3-(Cyclopropylmethyl)-7-((4-(4-[11C]methoxyphenyl)piperidin-1-yl)methyl)-8-(trifluoromethyl)-[1,2,4]triazolo[4,3-a]pyridine: Synthesis and preliminary evaluation for PET imaging of metabotropic glutamate receptor subtype 2

Selective metabotropic glutamate receptor 2 (mGluR2) inhibitors have been demonstrated to show therapeutic effects by improving alleviating symptoms of schizophrenic patients in clinical studies. Herein we report the synthesis and preliminary evaluation of a ¹¹C-labeled positron emission tomography (PET) tracer originating from a mGluR2 inhibitor, 3-(cyclopropylmethyl)-7-((4-(4-methoxyphenyl)piperidin-1-yl)methyl)-8-(trifluoromethyl)-[1,2,4]triazolo[4,3-a]pyridine (CMTP, 1a). [¹¹C]CMTP ([¹¹C]1a) was synthesized by O-[¹¹C]methylation of desmethyl precursor 1b with [¹¹C]methyl iodide in 19.7 ± 8.9% (n = 10) radiochemical yield (based on [¹¹C]CO₂) with >98% radiochemical purity and >74 GBq/μmol molar activity. Autoradiography study showed that [¹¹C]1a possessed moderate in vitro specific binding to mGluR2 in the rat brain, with a heterogeneous distribution of radioactive accumulation in the mGluR2-rich brain tissue sections, such as the cerebral cortex and striatum.

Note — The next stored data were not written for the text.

`src/lrcd_pkg.sv`:
```
// Package: opcode codes, register fields, cycle counts and decode carrier types
package lrcd_pkg;

	// Register field codes
	localparam logic [2:0] LRCD_REG_B   = 3'h0;
	localparam logic [2:0] LRCD_REG_C   = 3'h1;
	localparam logic [2:0] LRCD_REG_D   = 3'h2;
	localparam logic [2:0] LRCD_REG_E   = 3'h3;
	localparam logic [2:0] LRCD_REG_H   = 3'h4;
	localparam logic [2:0] LRCD_REG_L   = 3'h5;
	localparam logic [2:0] LRCD_REG_MEM = 3'h6;
	localparam logic [2:0] LRCD_REG_ACC = 3'h7;

	// Register-source group prefixes (bits 7..3)
	localparam logic [4:0] LRCD_PFX_AND = 5'h14;
	localparam logic [4:0] LRCD_PFX_XOR = 5'h15;
	localparam logic [4:0] LRCD_PFX_OR  = 5'h16;
	localparam logic [4:0] LRCD_PFX_CMP = 5'h17;

	// Full opcodes
	localparam logic [7:0] LRCD_OP_AND_IMM = 8'hE6;
	localparam logic [7:0] LRCD_OP_XOR_IMM = 8'hEE;
	localparam logic [7:0] LRCD_OP_OR_IMM  = 8'hF6;
	localparam logic [7:0] LRCD_OP_CMP_IMM = 8'hFE;
	localparam logic [7:0] LRCD_OP_RLC     = 8'h07;
	localparam logic [7:0] LRCD_OP_RRC     = 8'h0F;
	localparam logic [7:0] LRCD_OP_RLT     = 8'h17;
	localparam logic [7:0] LRCD_OP_RRT     = 8'h1F;
	localparam logic [7:0] LRCD_OP_INV_A   = 8'h2F;
	localparam logic [7:0] LRCD_OP_SET_CY  = 8'h37;
	localparam logic [7:0] LRCD_OP_INV_CY  = 8'h3F;
	localparam logic [7:0] LRCD_OP_DEC_ADJ = 8'h27;
	localparam logic [7:0] LRCD_OP_INT_ON  = 8'hFB;
	localparam logic [7:0] LRCD_OP_INT_OFF = 8'hF3;
	localparam logic [7:0] LRCD_OP_NOP     = 8'h00;
	localparam logic [7:0] LRCD_OP_HALT    = 8'h76;
	localparam logic [7:0] LRCD_OP_RD_MASK = 8'h20;
	localparam logic [7:0] LRCD_OP_WR_MASK = 8'h30;

	// Cycle counts
	localparam logic [3:0] LRCD_CYC_SHORT = 4'h4;
	localparam logic [3:0] LRCD_CYC_HALT  = 4'h5;
	localparam logic [3:0] LRCD_CYC_LONG  = 4'h7;
	localparam logic [3:0] LRCD_CYC_NONE  = 4'h0;

	// Reset values of outputs
	localparam logic [7:0] LRCD_ACC_RST = 8'h00;

	// Operation classes
	typedef enum logic [4:0] {
		LRCD_OPC_NONE = 5'h00,
		LRCD_OPC_AND  = 5'h01,
		LRCD_OPC_XOR  = 5'h02,
		LRCD_OPC_OR   = 5'h03,
		LRCD_OPC_CMP  = 5'h04,
		LRCD_OPC_RLC  = 5'h05,
		LRCD_OPC_RRC  = 5'h06,
		LRCD_OPC_RLT  = 5'h07,
		LRCD_OPC_RRT  = 5'h08,
		LRCD_OPC_INVA = 5'h09,
		LRCD_OPC_STC  = 5'h0A,
		LRCD_OPC_CMC  = 5'h0B,
		LRCD_OPC_DAA  = 5'h0C,
		LRCD_OPC_EI   = 5'h0D,
		LRCD_OPC_DI   = 5'h0E,
		LRCD_OPC_NOP  = 5'h0F,
		LRCD_OPC_HLT  = 5'h10,
		LRCD_OPC_RIM  = 5'h11,
		LRCD_OPC_SIM  = 5'h12
	} lrcd_op_t;

	// Operand source
	typedef enum logic [1:0] {
		LRCD_SRC_NONE = 2'h0,
		LRCD_SRC_REG  = 2'h1,
		LRCD_SRC_MEM  = 2'h2,
		LRCD_SRC_IMM  = 2'h3
	} lrcd_src_t;

	// Decode result
	typedef struct packed {
		logic      known;
		lrcd_op_t  op;
		lrcd_src_t src;
		logic [2:0] source_reg_field;
		logic [3:0] cycles;
	} lrcd_dec_t;

endpackage

```
`src/lrcd_decode.sv`:
```
// Combinational opcode classifier for the covered groups
`timescale 1ns/100ps
module lrcd_decode
	import lrcd_pkg::*;
(
	input  wire logic [7:0] opcode,
	output lrcd_dec_t       dec
);
	wire logic [4:0] pfx        = opcode[7:3];
	wire logic [2:0] sfield     = opcode[2:0];
	wire logic       is_mem_src = (sfield == LRCD_REG_MEM);
	wire logic       is_reg_grp = (pfx == LRCD_PFX_AND) || (pfx == LRCD_PFX_XOR) ||
	                              (pfx == LRCD_PFX_OR) || (pfx == LRCD_PFX_CMP);

	always_comb begin
		dec                  = '0;
		dec.op               = LRCD_OPC_NONE;
		dec.src              = LRCD_SRC_NONE;
		dec.source_reg_field = sfield;
		dec.cycles           = LRCD_CYC_SHORT;
		dec.known            = 1'b1;
		if (is_reg_grp) begin
			unique case (pfx)
				LRCD_PFX_AND: dec.op = LRCD_OPC_AND;
				LRCD_PFX_XOR: dec.op = LRCD_OPC_XOR;
				LRCD_PFX_OR:  dec.op = LRCD_OPC_OR;
				default:      dec.op = LRCD_OPC_CMP;
			endcase
			dec.src    = is_mem_src ? LRCD_SRC_MEM : LRCD_SRC_REG;
			dec.cycles = is_mem_src ? LRCD_CYC_LONG : LRCD_CYC_SHORT;
		end else begin
			unique case (opcode)
				LRCD_OP_AND_IMM: begin
					dec.op = LRCD_OPC_AND;
					dec.src = LRCD_SRC_IMM;
					dec.cycles = LRCD_CYC_LONG;
				end
				LRCD_OP_XOR_IMM: begin
					dec.op = LRCD_OPC_XOR;
					dec.src = LRCD_SRC_IMM;
					dec.cycles = LRCD_CYC_LONG;
				end
				LRCD_OP_OR_IMM: begin
					dec.op = LRCD_OPC_OR;
					dec.src = LRCD_SRC_IMM;
					dec.cycles = LRCD_CYC_LONG;
				end
				LRCD_OP_CMP_IMM: begin
					dec.op = LRCD_OPC_CMP;
					dec.src = LRCD_SRC_IMM;
					dec.cycles = LRCD_CYC_LONG;
				end
				LRCD_OP_RLC:     dec.op = LRCD_OPC_RLC;
				LRCD_OP_RLT:     dec.op = LRCD_OPC_RLT;
				LRCD_OP_RRC:     dec.op = LRCD_OPC_RRC;
				LRCD_OP_RRT:     dec.op = LRCD_OPC_RRT;
				LRCD_OP_INV_A:   dec.op = LRCD_OPC_INVA;
				LRCD_OP_SET_CY:  dec.op = LRCD_OPC_STC;
				LRCD_OP_INV_CY:  dec.op = LRCD_OPC_CMC;
				LRCD_OP_DEC_ADJ: dec.op = LRCD_OPC_DAA;
				LRCD_OP_INT_ON:  dec.op = LRCD_OPC_EI;
				LRCD_OP_INT_OFF: dec.op = LRCD_OPC_DI;
				LRCD_OP_NOP:     dec.op = LRCD_OPC_NOP;
				LRCD_OP_RD_MASK: dec.op = LRCD_OPC_RIM;
				LRCD_OP_WR_MASK: dec.op = LRCD_OPC_SIM;
				LRCD_OP_HALT: begin
					dec.op = LRCD_OPC_HLT;
					dec.cycles = LRCD_CYC_HALT;
				end
				default: begin
					dec.known = 1'b0;
					dec.cycles = LRCD_CYC_NONE;
				end
			endcase
		end
	end
endmodule

```
`src/lrcd_top.sv`:
```
// Logical, rotate, special and control opcode decoder with cycle timing
//
// Functional notes
// - 1010_0sss AND, 1010_1sss XOR, 1011_0sss OR; register forms take 4 cycles.
// - Source field 110 selects memory operand; memory forms take 7 cycles.
// - E6h AND, EEh XOR, F6h OR immediate; operand is next byte; 7 cycles.
// - Compare: register 1011_1sss in 4, memory BEh in 7, immediate FEh in 7.
// - Three-bit register fields: B,C,D,E,H,L, 110 memory, 111 accumulator.
// - 07h rotates accumulator left circular, 17h left through carry; 4 cycles.
// - 0Fh rotates accumulator right circular, 1Fh right through carry; 4 cycles.
// - Conditional instructions have short and long durations, e.g. 6 or 12.
// - Output levels are undefined until the first reset is applied.
`timescale 1ns/100ps
module lrcd_top
	import lrcd_pkg::*;
(
	input  wire logic       mclk,
	input  wire logic       nrst,
	input  wire logic       clk_en,
	input  wire logic [7:0] fetch_data,
	input  wire logic       fetch_valid,
	input  wire logic       cond_met,
	input  wire logic [3:0] cond_short,
	input  wire logic [3:0] cond_long,
	input  wire logic       cond_valid,
	output lrcd_op_t        op_out,
	output lrcd_src_t       src_out,
	output logic [2:0]      source_reg_field,
	output logic [7:0]      imm_operand,
	output logic            dec_valid,
	output logic            unknown_op,
	output logic            busy,
	output logic            instr_done,
	output logic [3:0]      cycles_total,
	output logic            halted
);
	// Reset synchroniser; rule 10 is served by defined reset values
	logic rst_s1_q;
	logic rst_s2_q;
	always_ff @(posedge mclk or negedge nrst) begin
		if (!nrst) begin
			rst_s1_q <= 1'b0;
			rst_s2_q <= 1'b0;
		end else begin
			rst_s1_q <= 1'b1;
			rst_s2_q <= rst_s1_q;
		end
	end
	wire logic rst_n = rst_s2_q;

	typedef enum logic [3:0] {
		LRCD_ST_FETCH = 4'b0001,
		LRCD_ST_IMM   = 4'b0010,
		LRCD_ST_EXEC  = 4'b0100,
		LRCD_ST_HALT  = 4'b1000
	} lrcd_state_t;

	lrcd_state_t state_q;
	lrcd_state_t state_d;
	lrcd_dec_t   dec;
	lrcd_dec_t   dec_q;
	logic [3:0]  cnt_q;
	logic [3:0]  cnt_d;
	logic [7:0]  imm_q;

	lrcd_decode u_dec (
		.opcode (fetch_data),
		.dec    (dec)
	);

	// Conditional durations chosen by the flag outcome
	wire logic [3:0] cond_cycles = cond_met ? cond_long : cond_short;
	wire logic       take_op     = (state_q == LRCD_ST_FETCH) && fetch_valid;
	wire logic       take_cond   = (state_q == LRCD_ST_FETCH) && !fetch_valid && cond_valid;
	wire logic [3:0] new_cycles  = take_cond ? cond_cycles : dec.cycles;
	wire logic       need_imm    = dec.known && (dec.src == LRCD_SRC_IMM);
	wire logic       last_cyc    = (cnt_q <= 4'h1);

	always_comb begin
		state_d = state_q;
		cnt_d   = (cnt_q != 4'h0) ? cnt_q - 4'h1 : cnt_q;
		unique case (state_q)
			LRCD_ST_FETCH: begin
				if (take_op && dec.known) begin
					cnt_d   = dec.cycles - 4'h1;
					state_d = need_imm ? LRCD_ST_IMM : LRCD_ST_EXEC;
				end else if (take_cond && cond_cycles != 4'h0) begin
					cnt_d   = cond_cycles - 4'h1;
					state_d = LRCD_ST_EXEC;
				end
			end
			LRCD_ST_IMM: begin
				// Count holds while the operand byte is late
				cnt_d = cnt_q;
				if (fetch_valid) begin
					cnt_d   = (cnt_q != 4'h0) ? cnt_q - 4'h1 : cnt_q;
					state_d = LRCD_ST_EXEC;
				end
			end
			LRCD_ST_EXEC: begin
				if (last_cyc) begin
					state_d = (dec_q.op == LRCD_OPC_HLT) ? LRCD_ST_HALT : LRCD_ST_FETCH;
				end
			end
			LRCD_ST_HALT: state_d = LRCD_ST_HALT;
			default: begin
				state_d = LRCD_ST_FETCH;
				cnt_d   = 4'h0;
			end
		endcase
	end

	always_ff @(posedge mclk or negedge rst_n) begin
		if (!rst_n) begin
			state_q <= LRCD_ST_FETCH;
			cnt_q   <= 4'h0;
			dec_q   <= '0;
			imm_q   <= LRCD_ACC_RST;
		end else if (clk_en) begin
			state_q <= state_d;
			cnt_q   <= cnt_d;
			if (take_op) begin
				dec_q <= dec;
			end else if (take_cond) begin
				dec_q <= '{known: 1'b1, op: LRCD_OPC_NONE, src: LRCD_SRC_NONE,
				           source_reg_field: 3'h0, cycles: cond_cycles};
			end
			if (state_q == LRCD_ST_IMM && fetch_valid) begin
				imm_q <= fetch_data;
			end
		end
	end

	// Registered outputs
	always_ff @(posedge mclk or negedge rst_n) begin
		if (!rst_n) begin
			op_out           <= LRCD_OPC_NONE;
			src_out          <= LRCD_SRC_NONE;
			source_reg_field <= 3'h0;
			imm_operand      <= LRCD_ACC_RST;
			dec_valid        <= 1'b0;
			unknown_op       <= 1'b0;
			busy             <= 1'b0;
			instr_done       <= 1'b0;
			cycles_total     <= LRCD_CYC_NONE;
			halted           <= 1'b0;
		end else if (clk_en) begin
			dec_valid  <= (take_op && dec.known) || take_cond;
			unknown_op <= take_op && !dec.known;
			if (take_op && dec.known) begin
				op_out           <= dec.op;
				src_out          <= dec.src;
				source_reg_field <= dec.source_reg_field;
				cycles_total     <= new_cycles;
			end else if (take_cond) begin
				op_out       <= LRCD_OPC_NONE;
				src_out      <= LRCD_SRC_NONE;
				cycles_total <= cond_cycles;
			end
			if (state_q == LRCD_ST_IMM && fetch_valid) begin
				imm_operand <= fetch_data;
			end
			busy       <= (state_d != LRCD_ST_FETCH) && (state_d != LRCD_ST_HALT);
			instr_done <= (state_q == LRCD_ST_EXEC) && last_cyc;
			halted     <= (state_d == LRCD_ST_HALT);
		end
	end
endmodule

```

PET study indicated that [¹¹C]1a was able to cross the blood–brain barrier and enter the brain, but had very low specific binding in the rat brain. Further optimization for the chemical structure of 1a is necessary to increase binding affinity to mGluR2 and then improve in vivo specific binding in brain.